What you should do> Your answer consists of the lines in the data that contain "Depends". Copy each of them.
Segment Open
### config.mk
export PLATFORM = sky130hd
export DESIGN_NAME = sliding_window_anagram_match_unit
export DESIGN_NICKNAME = d
export VERILOG_FILES = /design/src/hdl/swam_pkg.sv /design/src/hdl/sliding_window_anagram_match_unit.sv
export VERILOG_INCLUDE_DIRS = /design/src /design/src/hdl
export SDC_FILE = /design/constraint.sdc
export NUM_CORES = 1
export LEC_CHECK = 0
export ABC_AREA = 1
export BUFFER_PORTS_ARGS = -buffer_cell sky130_fd_sc_hd__clkbuf_2
export CELL_PAD_IN_SITES_DETAIL_PLACEMENT = 0
export CELL_PAD_IN_SITES_GLOBAL_PLACEMENT = 1
export CORE_ASPECT_RATIO = 1.75
export CORE_MARGIN = 2
export CORE_UTILIZATION = 40
export CTS_BUF_LIST = sky130_fd_sc_hd__clkbuf_4
export DETAILED_ROUTE_END_ITERATION = 12
export PLACE_DENSITY_LB_ADDON = 0.1
export SYNTH_ARGS = -nofsm -noshare
export SYNTH_HDL_FRONTEND = slang
export SYNTH_SLANG_ARGS = --single-unit
### constraint.sdc
create_clock -name i_clk -period 6.3 [get_ports i_clk]
set_clock_uncertainty 0.05 [all_clocks]
set_input_delay 1.89 -clock i_clk [delete_from_list [all_inputs] [get_ports i_clk]]
set_output_delay 1.89 -clock i_clk [all_outputs]
set_load 0.02 [all_outputs]
**config.mk**
```make
export PLATFORM = sky130hd
export DESIGN_NAME = json_string_unescaper
export DESIGN_NICKNAME = d
export VERILOG_FILES = /design/src/sv/jsu_pkg.sv /design/src/sv/json_string_unescaper.sv /design/src/sv/jsu_front.sv /design/src/sv/jsu_queue.sv /design/src/sv/jsu_back.sv
export VERILOG_INCLUDE_DIRS = /design/src /design/src/sv
export SDC_FILE = /design/constraint.sdc
export NUM_CORES = 1
export LEC_CHECK = 0
export BUFFER_PORTS_ARGS = -buffer_cell sky130_fd_sc_hd__buf_4
export CAP_MARGIN = 20
export CORE_MARGIN = 1.5
export CORE_UTILIZATION = 40
export DETAILED_ROUTE_END_ITERATION = 16
export HOLD_SLACK_MARGIN = 0.12
export PLACE_DENSITY = 0.56
export SYNTH_ARGS = -nofsm -noshare
export SYNTH_HDL_FRONTEND = slang
export SYNTH_SLANG_ARGS = --single-unit
```
**constraint.sdc**
```tcl
create_clock -name clk -period 29.9 [get_ports clk]
set_input_delay 5.98 -clock clk [delete_from_list [all_inputs] [get_ports clk]]
set_output_delay 5.98 -clock clk [all_outputs]
set_load 0.005 [all_outputs]
```
## config.mk

```make
export PLATFORM = sky130hd
export DESIGN_NAME = wav_stream_parser_player
export DESIGN_NICKNAME = d
export VERILOG_FILES = /design/src/rtl/wsp_pkg.sv /design/src/rtl/wsp_front.sv /design/src/rtl/wsp_queue.sv /design/src/rtl/wsp_back.sv /design/src/rtl/wav_stream_parser_player.sv
export SDC_FILE = /design/constraint.sdc
export NUM_CORES = 1
export LEC_CHECK = 0
export BUFFER_PORTS_ARGS = -buffer_cell sky130_fd_sc_hd__buf_2
export CAP_MARGIN = 20
export CORE_UTILIZATION = 44
export DETAILED_ROUTE_END_ITERATION = 6
export MAX_ROUTING_LAYER = met4
export SYNTH_ARGS = -nofsm -noshare
export SYNTH_HDL_FRONTEND = slang
export SYNTH_SLANG_ARGS = --single-unit
```

## constraint.sdc

```tcl
create_clock -name clk -period 7.18 [get_ports clk]
set_input_delay 1.436 -clock clk [delete_from_list [all_inputs] [get_ports clk]]
set_output_delay 1.436 -clock clk [all_outputs]
set_load 0.01 [all_outputs]
```
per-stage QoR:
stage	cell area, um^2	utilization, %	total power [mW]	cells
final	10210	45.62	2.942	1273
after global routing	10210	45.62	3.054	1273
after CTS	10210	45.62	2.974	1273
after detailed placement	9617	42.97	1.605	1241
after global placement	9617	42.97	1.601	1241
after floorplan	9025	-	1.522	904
## config.mk

```make
export PLATFORM = sky130hd
export DESIGN_NAME = knuth_yao_gaussian_sampler
export DESIGN_NICKNAME = d
export VERILOG_FILES = /design/src/sv/kygs_pkg.sv /design/src/sv/kygs_row_store.sv /design/src/sv/knuth_yao_gaussian_sampler.sv
export SDC_FILE = /design/constraint.sdc
export NUM_CORES = 1
export LEC_CHECK = 0
export BUFFER_PORTS_ARGS = -buffer_cell sky130_fd_sc_hd__buf_2
export CORE_ASPECT_RATIO = 0.7
export CORE_MARGIN = 4
export CORE_UTILIZATION = 40
export DETAILED_ROUTE_END_ITERATION = 16
export GPL_TIMING_DRIVEN = 0
export PLACE_DENSITY_LB_ADDON = 0.15
export SLEW_MARGIN = 20
export SYNTH_ARGS = -nofsm -noshare
export SYNTH_HDL_FRONTEND = slang
export SYNTH_SLANG_ARGS = --single-unit
```

## constraint.sdc

```tcl
create_clock -name clock -period 8.5 [get_ports clock]
set_input_delay 1.7 -clock clock [delete_from_list [all_inputs] [get_ports clock]]
set_output_delay 1.7 -clock clock [all_outputs]
set_load 0.01 [all_outputs]
```

## src/sv/kygs_pkg.sv

```systemverilog
// Shared constants and types for the Knuth-Yao discrete Gaussian sampler.
// No dependencies; imported by every module of the block.
`default_nettype none

package kygs_pkg;

   localparam int ROWS        = 22;
   localparam int COLS        = 32;
   localparam int WORD_BITS   = 32;
   localparam int IDX_W       = 5;
   localparam int ROW_AW      = $clog2(ROWS);
   localparam int COL_W       = $clog2(COLS + 1);
   localparam int WB_W        = $clog2(WORD_BITS);
   localparam int DIST_W      = 7;
   localparam int DIST_MAX    = (2 ** DIST_W) - 1;
   localparam int SAMPLE_W    = 6;
   localparam int REQ_TDATA_W = 40;
   localparam int RSP_TDATA_W = 8;

   localparam logic KIND_LOAD = 1'b0;
   localparam logic KIND_BIT  = 1'b1;

   typedef struct packed {
      logic                 wr_en;
      logic [ROW_AW-1:0]    wr_addr;
      logic [WORD_BITS-1:0] wr_data;
      logic                 rd_en;
      logic [ROW_AW-1:0]    rd_addr;
   } store_req_type;

endpackage

`default_nettype wire

```

## src/sv/kygs_row_store.sv

```systemverilog
// Probability row memory with a registered read port and column bit select.
// Depends on kygs_pkg.
`default_nettype none

module kygs_row_store
   import kygs_pkg::*;
(
   input  wire logic          clock,
   input  wire store_req_type store_req,
   input  wire logic [COL_W-1:0] column,
   output logic               row_bit
);

   logic [WORD_BITS-1:0] rows_mem [ROWS];
   logic [WORD_BITS-1:0] rd_data_ff;
   logic [WB_W-1:0]      bit_pos;

   always_ff @(posedge clock) begin
      if (store_req.wr_en) begin
         rows_mem[store_req.wr_addr] <= store_req.wr_data;
      end
      if (store_req.rd_en) begin
         rd_data_ff <= rows_mem[store_req.rd_addr];
      end
   end

   // Column zero is the MSB of the row word; columns past the word read zero.
   assign bit_pos = WB_W'(WORD_BITS - 1) - column[WB_W-1:0];
   assign row_bit = (int'(column) < WORD_BITS) ? rd_data_ff[bit_pos] : 1'b0;

endmodule

`default_nettype wire

```

## src/sv/knuth_yao_gaussian_sampler.sv

```systemverilog
// Knuth-Yao discrete Gaussian sampler: top level with the walk sequencer.
// Depends on kygs_pkg and kygs_row_store.
//
// Usage: a request with tuser = 0 loads one probability row (row_index,
// row_word); loads to rows at or past the table size are dropped. A request
// with tuser = 1 supplies one random bit. During the walk each bit doubles
// the distance, adds the bit, and starts a scan over the rows from the last
// to the first, one row per cycle through the single subtract-and-compare
// unit and the registered memory read port. The bit after the walk ends is
// the sign and yields one response, sample, in the next cycle.
// A load or a sign bit needs no scan; a walk bit is followed by a scan that
// stops early on a hit, else after the first row.
// req_tready is low while a scan runs, and also while a response is stalled
// and a finished walk waits for its sign bit (loads wait as well). The
// response sits in an output register until taken; once the sign is taken,
// loads and walk bits are accepted meanwhile.
// Reset clears the walk state and the response valid; the table keeps its
// contents and must be loaded before sampling.
`default_nettype none

module knuth_yao_gaussian_sampler
   import kygs_pkg::*;
(
   input  wire logic                   clock,
   input  wire logic                   reset,
   input  wire logic                   req_tvalid,
   output logic                        req_tready,
   // row_index [4:0], row_word [36:5], random_bit [37], zero [39:38]
   input  wire logic [REQ_TDATA_W-1:0] req_tdata,
   // kind [0]
   input  wire logic                   req_tuser,
   output logic                        rsp_tvalid,
   input  wire logic                   rsp_tready,
   // sample [5:0], zero [7:6]
   output logic [RSP_TDATA_W-1:0]      rsp_tdata
);

   localparam logic ST_IDLE = 1'b0;
   localparam logic ST_SCAN = 1'b1;

   logic                 state_ff, state_in;
   logic [DIST_W-1:0]    dist_ff, dist_in;
   logic [COL_W-1:0]     column_ff, column_in;
   logic                 awaiting_ff, awaiting_in;
   logic [ROW_AW-1:0]    chosen_ff, chosen_in;
   logic [ROW_AW-1:0]    row_ff, row_in;
   logic                 rsp_valid_ff, rsp_valid_in;
   logic [SAMPLE_W-1:0]  sample_ff, sample_in;

   logic [IDX_W-1:0]     row_index;
   logic [WORD_BITS-1:0] row_word;
   logic                 random_bit;
   logic                 req_accept;
   logic [DIST_W:0]      dist_doubled;
   logic [SAMPLE_W-1:0]  mag_ext;
   logic [COL_W:0]       column_next;
   logic                 row_bit;
   logic                 hit;
   store_req_type        store_req;

   assign row_index  = req_tdata[IDX_W-1:0];
   assign row_word   = req_tdata[IDX_W+WORD_BITS-1:IDX_W];
   assign random_bit = req_tdata[IDX_W+WORD_BITS];

   assign req_tready = (state_ff == ST_IDLE) && (!awaiting_ff || !rsp_valid_ff || rsp_tready);
   assign req_accept = req_tvalid && req_tready;

   assign dist_doubled = {dist_ff, random_bit};
   assign mag_ext      = SAMPLE_W'(chosen_ff);
   assign column_next  = {1'b0, column_ff} + 1'b1;
   assign hit          = row_bit && (dist_ff == '0);

   kygs_row_store u_store (
      .clock     (clock),
      .store_req (store_req),
      .column    (column_ff),
      .row_bit   (row_bit)
   );

   always_comb begin
      state_in     = state_ff;
      dist_in      = dist_ff;
      column_in    = column_ff;
      awaiting_in  = awaiting_ff;
      chosen_in    = chosen_ff;
      row_in       = row_ff;
      sample_in    = sample_ff;
      rsp_valid_in = rsp_valid_ff && !rsp_tready;

      store_req.wr_en   = 1'b0;
      store_req.wr_addr = ROW_AW'(row_index);
      store_req.wr_data = row_word;
      store_req.rd_en   = 1'b0;
      store_req.rd_addr = ROW_AW'(ROWS - 1);

      case (state_ff)
         ST_IDLE: begin
            if (req_accept) begin
               if (req_tuser == KIND_LOAD) begin
                  store_req.wr_en = (int'(row_index) < ROWS);
               end else if (awaiting_ff) begin
                  sample_in    = random_bit ? mag_ext : (SAMPLE_W'(0) - mag_ext);
                  rsp_valid_in = 1'b1;
                  dist_in      = '0;
                  column_in    = '0;
                  awaiting_in  = 1'b0;
                  chosen_in    = '0;
               end else begin
                  // Double and add the bit, saturating; fetch the last row.
                  dist_in         = (int'(dist_doubled) > DIST_MAX) ?
                                    DIST_W'(DIST_MAX) : dist_doubled[DIST_W-1:0];
                  store_req.rd_en = 1'b1;
                  row_in          = ROW_AW'(ROWS - 1);
                  state_in        = ST_SCAN;
               end
            end
         end
         ST_SCAN: begin
            if (hit) begin
               chosen_in   = row_ff;
               dist_in     = '0;
               awaiting_in = 1'b1;
               column_in   = column_next[COL_W-1:0];
               state_in    = ST_IDLE;
            end else begin
               dist_in = dist_ff - DIST_W'(row_bit);
               if (row_ff == '0) begin
                  column_in = column_next[COL_W-1:0];
                  state_in  = ST_IDLE;
                  // All columns spent without a hit: magnitude zero.
                  if (int'(column_next) >= COLS) begin
                     chosen_in   = '0;
                     dist_in     = '0;
                     awaiting_in = 1'b1;
                  end
               end else begin
                  store_req.rd_en   = 1'b1;
                  store_req.rd_addr = row_ff - 1'b1;
                  row_in            = row_ff - 1'b1;
               end
            end
         end
         default: begin
            state_in = ST_IDLE;
         end
      endcase
   end

   always_ff @(posedge clock) begin
      if (reset) begin
         state_ff     <= ST_IDLE;
         dist_ff      <= '0;
         column_ff    <= '0;
         awaiting_ff  <= 1'b0;
         chosen_ff    <= '0;
         rsp_valid_ff <= 1'b0;
      end else begin
         state_ff     <= state_in;
         dist_ff      <= dist_in;
         column_ff    <= column_in;
         awaiting_ff  <= awaiting_in;
         chosen_ff    <= chosen_in;
         rsp_valid_ff <= rsp_valid_in;
      end
   end

   always_ff @(posedge clock) begin
      row_ff    <= row_in;
      sample_ff <= sample_in;
   end

   assign rsp_tvalid = rsp_valid_ff;
   assign rsp_tdata  = RSP_TDATA_W'(sample_ff);

endmodule

`default_nettype wire

```

==> results of run 1 <==
==> per-layer routing <==
| layer | up-vias | GRT usage (%) |
|---|---|---|
| li1 | 8203 | - |
| met1 | 9710 | 34.6 |
| met2 | 908 | 34.6 |
| met3 | 165 | 4.79 |
| met4 | 0 | 5.85 |
| met5 | - | 0 |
Segment Closed
Reply>
// Depends on kygs_pkg.
// Depends on kygs_pkg and kygs_row_store.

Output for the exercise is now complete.